Oh, I had the same question too, and I've resolved it now. After downloading and unzipping from Google Drive, getting “imgs.tsv” is correct. This is a file encoded in base64, so you need to decode it. After decoding, you will get a sequence containing image ids and the images themselves. You can then distinguish between the training dataset and the test dataset based on the image ids provided in "WebQA_test.json" and "WebQA_val.json".This is my solution, for reference only.
@Aeryn666 Thanks for your help, I successfully extracted images. I leave the extraction code here for guys who may need it.
import argparse
import base64
import io
import json
import os
from PIL import Image
from tqdm import tqdm
def decode_imgs_tsv(file_path):
with open(file_path, 'r') as f:
lines = f.readlines()
images = {}
for line in tqdm(lines, desc="Decoding images"):
image_id, encoded_image = line.strip().split('\t')

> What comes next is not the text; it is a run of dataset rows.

This is an optimization exercise on Yosys and OpenROAD, whose aim is a short achievable clock period and few clock cycles, not a production implementation. In this exercise RTL edits were held to simulation tests only and were not proved equivalent to the original. Power figures rest on the tool's default switching activity, not on a simulated workload.

==> flow/config.mk <==
export PLATFORM = sky130hd
export DESIGN_NAME = cp216_core
export DESIGN_NICKNAME = cp216_core
export VERILOG_FILES = /design/flow/design.v
export SDC_FILE = /design/flow/constraint.sdc
export NUM_CORES = 4
export LEC_CHECK = 0
export CAP_MARGIN = 20
export CORE_MARGIN = 2
export CORE_UTILIZATION = 40
export PLACE_DENSITY = 0.6
export SLEW_MARGIN = 20
==> flow/design.v <==
module cp216_decoder (
    input  wire [31:0] instr,
    output wire        is_alu,      
    output wire        is_ldr,
    output wire        is_str,
    output wire        is_unk,
    output wire        writes_rd,   
    output reg  [3:0]  aop,         
    output wire [3:0]  rd,
    output wire [3:0]  rn,
    output wire [7:0]  imm,
    output wire [4:0]  shamt,
    output wire [11:0] offset
);
    localparam OP_MOV = 4'd0,  OP_ADD = 4'd1,  OP_SUB = 4'd2,  OP_CMP = 4'd3,
               OP_AND = 4'd4,  OP_OR  = 4'd5,  OP_XOR = 4'd6,  OP_MUL = 4'd7,
               OP_MVN = 4'd8,  OP_TST = 4'd9,  OP_LSL = 4'd10, OP_LSR = 4'd11,
               OP_UNK = 4'd15;
    assign rd     = instr[15:12];
    assign rn     = instr[19:16];
    assign imm    = instr[7:0];
    assign shamt  = instr[11:7];
    assign offset = instr[11:0];
    always @(*) begin
        case (instr[24:21])
            4'b1101: aop = OP_MOV;
            4'b0100: aop = OP_ADD;
            4'b0010: aop = OP_SUB;
            4'b1010: aop = OP_CMP;
            4'b0000: aop = OP_AND;
            4'b1100: aop = OP_OR;
            4'b0001: aop = OP_XOR;
            4'b0110: aop = OP_MUL;
            4'b1111: aop = OP_MVN;
            4'b1000: aop = OP_TST;
            4'b0011: aop = instr[6] ? OP_UNK : (instr[5] ? OP_LSR : OP_LSL);
            default: aop = OP_UNK;
        endcase
    end
    assign is_alu    = instr[25] && (aop != OP_UNK);
    assign is_ldr    = !instr[25] && (instr[27:26] == 2'b01) && instr[20];
    assign is_str    = !instr[25] && (instr[27:26] == 2'b01) && !instr[20];
    assign is_unk    = !is_alu && !is_ldr && !is_str;
    assign writes_rd = (aop != OP_CMP) && (aop != OP_TST);
endmodule
module cp216_alu (
    input  wire [3:0]  op,
    input  wire [31:0] a,
    input  wire [7:0]  imm,
    input  wire [4:0]  shamt,
    output reg  [31:0] result
);
    localparam OP_MOV = 4'd0,  OP_ADD = 4'd1,  OP_SUB = 4'd2,  OP_CMP = 4'd3,
               OP_AND = 4'd4,  OP_OR  = 4'd5,  OP_XOR = 4'd6,  OP_MUL = 4'd7,
               OP_MVN = 4'd8,  OP_TST = 4'd9,  OP_LSL = 4'd10, OP_LSR = 4'd11;
    wire [31:0] b = {24'd0, imm};
    always @(*) begin
        case (op)
            OP_MOV: result = b;
            OP_ADD: result = a + b;
            OP_SUB: result = a - b;
            OP_CMP: result = a - b;
            OP_AND: result = a & b;
            OP_OR:  result = a | b;
            OP_XOR: result = a ^ b;
            OP_MUL: result = a * b;
            OP_MVN: result = ~b;
            OP_TST: result = a & b;
            OP_LSL: result = a << shamt;
            OP_LSR: result = a >> shamt;
            default: result = 32'd0;
        endcase
    end
endmodule
module cp216_regfile (
    input  wire        clk,
    input  wire        rst,
    input  wire        w_en,
    input  wire [3:0]  w_sel,
    input  wire [31:0] w_data,
    input  wire        pc_en,
    input  wire [31:0] pc_data,
    input  wire [3:0]  ra_sel,
    output wire [31:0] ra_data,
    input  wire [3:0]  rb_sel,
    output wire [31:0] rb_data,
    input  wire [3:0]  rc_sel,
    output wire [31:0] rc_data,
    output wire [31:0] r15_data
);
    reg [31:0] regs [0:15];
    integer i;
    always @(posedge clk) begin
        if (rst) begin
            for (i = 0; i < 16; i = i + 1)
                regs[i] <= 32'd0;
        end else begin
            if (pc_en)
                regs[15] <= pc_data;
            if (w_en)
                regs[w_sel] <= w_data;
        end
    end
    assign ra_data = regs[ra_sel];
    assign rb_data = regs[rb_sel];
    assign rc_data = regs[rc_sel];
    assign r15_data = regs[15];
endmodule
module cp216_core (
    input  wire        clk,
    input  wire        rst,
    input  wire [31:0] image_len,
    output reg         mem_valid,
    output reg         mem_we,
    output reg  [11:0] mem_addr,
    output reg  [31:0] mem_wdata,
    input  wire        mem_ready,
    input  wire [31:0] mem_rdata,
    output reg  [2:0]  status,
    output wire [31:0] pc,
    output wire        flag_n,
    output wire        flag_z,
    input  wire [3:0]  dbg_sel,
    output wire [31:0] dbg_rdata
);
    localparam MEM_CAPACITY = 4096;
    localparam ST_RUNNING      = 3'd0,
               ST_HALT_NORMAL  = 3'd1,
               ST_HALT_UNKNOWN = 3'd2,
               ST_FAULT_MEM    = 3'd3,
               ST_FAULT_IMAGE  = 3'd4;
    wire running = (status == ST_RUNNING);
    reg  [31:0] faddr;     
    reg         redir;     
    reg         iv;        
    reg         iflt;      
    reg  [31:0] ir;        
    reg  [31:0] ipc;       
    reg         ihalt;     
    reg  [31:0] opa, opb;  
    reg         fwa, fwb;  
    reg  [31:0] res;       
    reg  [31:0] fpc_q;     
    reg         n_flag, z_flag;
    wire        e_alu, e_ldr, e_str, e_unk, e_wr;
    wire [3:0]  e_aop, e_rd, e_rn;
    wire [7:0]  e_imm;
    wire [4:0]  e_sh;
    wire [11:0] e_off;
    cp216_decoder u_dec (
        .instr(ir), .is_alu(e_alu), .is_ldr(e_ldr), .is_str(e_str),
        .is_unk(e_unk), .writes_rd(e_wr), .aop(e_aop), .rd(e_rd), .rn(e_rn),
        .imm(e_imm), .shamt(e_sh), .offset(e_off)
    );
    wire [31:0] a = fwa ? res : opa;
    wire [31:0] b = fwb ? res : opb;
    wire [31:0] alu_result;
    cp216_alu u_alu (
        .op(e_aop), .a(a), .imm(e_imm), .shamt(e_sh), .result(alu_result)
    );
    wire [32:0] ls_addr  = {1'b0, a} + {21'd0, e_off};
    wire        ls_fault = ls_addr > (MEM_CAPACITY - 4);
    wire e_mem    = running && iv && !iflt && (e_ldr || e_str);
    wire e_access = e_mem && !ls_fault;
    wire e_taken  = e_access && mem_ready;
    wire e_alubr  = iv && !iflt && e_alu && e_wr && (e_rd == 4'd15);
    wire e_stop   = iv && !iflt && !e_mem && (e_unk || e_alubr || ihalt);
    wire [31:0] f_word = mem_rdata;
    wire [3:0]  f_rn   = f_word[19:16];
    wire [3:0]  f_rd   = f_word[15:12];
    reg         rf_w_en;
    reg  [3:0]  rf_w_sel;
    reg  [31:0] rf_w_data;
    reg         rf_pc_en;
    wire [31:0] rf_rn, rf_rd, rf_dbg, rf_r15;
    cp216_regfile u_rf (
        .clk(clk), .rst(rst),
        .w_en(rf_w_en), .w_sel(rf_w_sel), .w_data(rf_w_data),
        .pc_en(rf_pc_en), .pc_data(ipc),
        .ra_sel(f_rn), .ra_data(rf_rn),
        .rb_sel(f_rd), .rb_data(rf_rd),
        .rc_sel(dbg_sel), .rc_data(rf_dbg),
        .r15_data(rf_r15)
    );
    always @(*) begin
        rf_w_en   = 1'b0;
        rf_w_sel  = e_rd;
        rf_w_data = alu_result;
        rf_pc_en  = 1'b0;
        if (running && iv && !iflt) begin
            if (e_mem) begin
                if (ls_fault) begin
                    rf_pc_en = 1'b1;
                end else if (mem_ready) begin
                    rf_pc_en  = 1'b1;
                    rf_w_en   = e_ldr;
                    rf_w_data = mem_rdata;
                end
            end else begin
                rf_pc_en = 1'b1;
                rf_w_en  = e_alu && e_wr;
            end
        end
    end
    wire [31:0] f_addr   = redir ? rf_r15 + 32'd4 : faddr;
    wire        f_fault  = f_addr > (MEM_CAPACITY - 4);
    wire        f_rhalt  = redir && (f_addr >= image_len);
    wire        f_go     = running && !(iv && (iflt || e_mem));
    wire [31:0] f_next   = f_addr + 32'd4;
    always @(*) begin
        mem_valid = running;
        mem_we    = 1'b0;
        mem_addr  = f_addr[11:0];
        mem_wdata = b;
        if (e_mem) begin
            mem_valid = !ls_fault;
            mem_we    = e_str;
            mem_addr  = ls_addr[11:0];
        end
    end
    always @(posedge clk) begin
        if (rst) begin
            faddr  <= 32'd0;
            redir  <= 1'b0;
            iv     <= 1'b0;
            iflt   <= 1'b0;
            ir     <= 32'd0;
            ipc    <= 32'd0;
            ihalt  <= 1'b0;
            opa    <= 32'd0;
            opb    <= 32'd0;
            fwa    <= 1'b0;
            fwb    <= 1'b0;
            res    <= 32'd0;
            fpc_q  <= 32'd0;
            n_flag <= 1'b0;
            z_flag <= 1'b0;
            if (image_len > MEM_CAPACITY)
                status <= ST_FAULT_IMAGE;
            else if (image_len == 32'd0)
                status <= ST_HALT_NORMAL;
            else
                status <= ST_RUNNING;
        end else if (running) begin
            if (iv) begin
                if (iflt) begin
                    status <= ST_FAULT_MEM;
                    fpc_q  <= ipc;
                end else if (e_mem) begin
                    if (ls_fault) begin
                        status <= ST_FAULT_MEM;
                        fpc_q  <= ipc;
                        iv     <= 1'b0;
                    end else if (mem_ready) begin
                        iv <= 1'b0;
                        if (e_ldr && e_rd == 4'd15) begin
                            redir <= 1'b1;
                        end else if (ihalt) begin
                            status <= ST_HALT_NORMAL;
                            fpc_q  <= faddr;
                        end
                    end
                end else begin
                    iv  <= 1'b0;
                    res <= alu_result;
                    if (e_alu) begin
                        n_flag <= alu_result[31];
                        z_flag <= (alu_result == 32'd0);
                    end
                    if (e_unk) begin
                        status <= ST_HALT_UNKNOWN;
                        fpc_q  <= faddr;
                    end else if (e_alubr) begin
                        redir <= 1'b1;
                    end else if (ihalt) begin
                        status <= ST_HALT_NORMAL;
                        fpc_q  <= faddr;
                    end
                end
            end
            if (f_go) begin
                if (f_rhalt) begin
                    status <= ST_HALT_NORMAL;
                    fpc_q  <= f_addr;
                end else if (mem_ready || f_fault) begin
                    if (redir) redir <= 1'b0;    
                    iv    <= !e_stop;
                    iflt  <= f_fault;
                    ir    <= f_word;
                    ipc   <= f_addr;
                    faddr <= f_next;
                    ihalt <= (f_next >= image_len);
                    opa   <= (f_rn == 4'd15) ? f_addr : rf_rn;
                    opb   <= (f_rd == 4'd15) ? f_addr : rf_rd;
                    fwa   <= iv && e_alu && e_wr && (e_rd == f_rn) && (f_rn != 4'd15);
                    fwb   <= iv && e_alu && e_wr && (e_rd == f_rd) && (f_rd != 4'd15);
                end
            end
        end
    end
    assign pc        = fpc_q;
    assign flag_n    = n_flag;
    assign flag_z    = z_flag;
    assign dbg_rdata = rf_dbg;
endmodule
Source: an optimization exercise on an open RTL-to-GDS flow (aim: small area). Production flows keep margins and buffers that such runs may drop.
Function was checked by simulation only, so behaviour that the tests miss may differ from the original.
Power and IR drop assume default switching activity.

`design/flow/run.sh`:
```
#!/bin/bash
# synth_recipe.tcl (not shown) runs the flow's synth.tcl, then flattens the netlist and writes it again
# the make line also repeats each setting of config.mk as NAME=value (left out here)
make -C /OpenROAD-flow-scripts/flow DESIGN_CONFIG=/design/flow/config.mk WORK_HOME=/design/flow/orfs CLKGATE_MAP_FILE= SYNTH_SCRIPT=/design/flow/synth_recipe.tcl finish
```
`design/flow/config.mk`:
```
export PLATFORM = sky130hd
export DESIGN_NAME = ipass_rpmseq
export DESIGN_NICKNAME = ipass_rpmseq
export VERILOG_FILES = /design/flow/design.v
export SDC_FILE = /design/flow/constraint.sdc
export NUM_CORES = 4
export LEC_CHECK = 0
export ABC_AREA = 1
export CAP_MARGIN = 20
export CORE_MARGIN = 2
export CORE_UTILIZATION = 40
export PLACE_DENSITY = 0.6
export SLEW_MARGIN = 20
```
`design/flow/constraint.sdc`:
```
create_clock -name core_clock -period 5.0 [get_ports {clk}]
set_input_delay 1.0000 -clock core_clock [delete_from_list [all_inputs] [get_ports {clk}]]
set_output_delay 1.0000 -clock core_clock [all_outputs]
set_load 0.01 [all_outputs]
```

image_data = base64.b64decode(encoded_image)
images[image_id] = image_data
return images
def load_json_file(file_path):
with open(file_path, 'r') as f:
return json.load(f)
def save_image(image_data, output_path):
image = Image.open(io.BytesIO(image_data))
image.convert('RGB').save(output_path)
def main():
args = parse_arguments()
# Create output directories
os.makedirs(os.path.join(args.output_dir, 'train'), exist_ok=True)
os.makedirs(os.path.join(args.output_dir, 'val'), exist_ok=True)
# Decode images
images = decode_imgs_tsv(args.tsv_path)
# Load JSON files
data = load_json_file(args.data_json_path)
# Get image IDs and save images
for guid in tqdm(data, desc="Saving images"):
split = data[guid]["split"]
assert split in ["train", "val"]
img_infos = data[guid]["img_posFacts"] + data[guid]["img_negFacts"]
for item in img_infos:
image_id = str(item["image_id"])
output_path = os.path.join(args.output_dir, f"{split}", f"{image_id}.png")
if not os.path.exists(output_path):
try:
save_image(images[image_id], output_path)
except:
print(f"Failed to save image {image_id}")
print("Data preparation completed!")
def parse_arguments():
parser = argparse.ArgumentParser(description="Extract images from TSV file and save them")
parser.add_argument("--tsv_path", type=str, required=True, help="Path to the TSV file")
parser.add_argument("--data_json_path", type=str, required=True, help="Path to WebQA_train_val.json")
parser.add_argument("--output_dir", type=str, required=True, help="Output directory to save images")
return parser.parse_args()
if __name__ == "__main__":
main()
Could you please clarify where train_img and val_img come from? Are they from web_qa? However, web_qa unzips to a TSV file.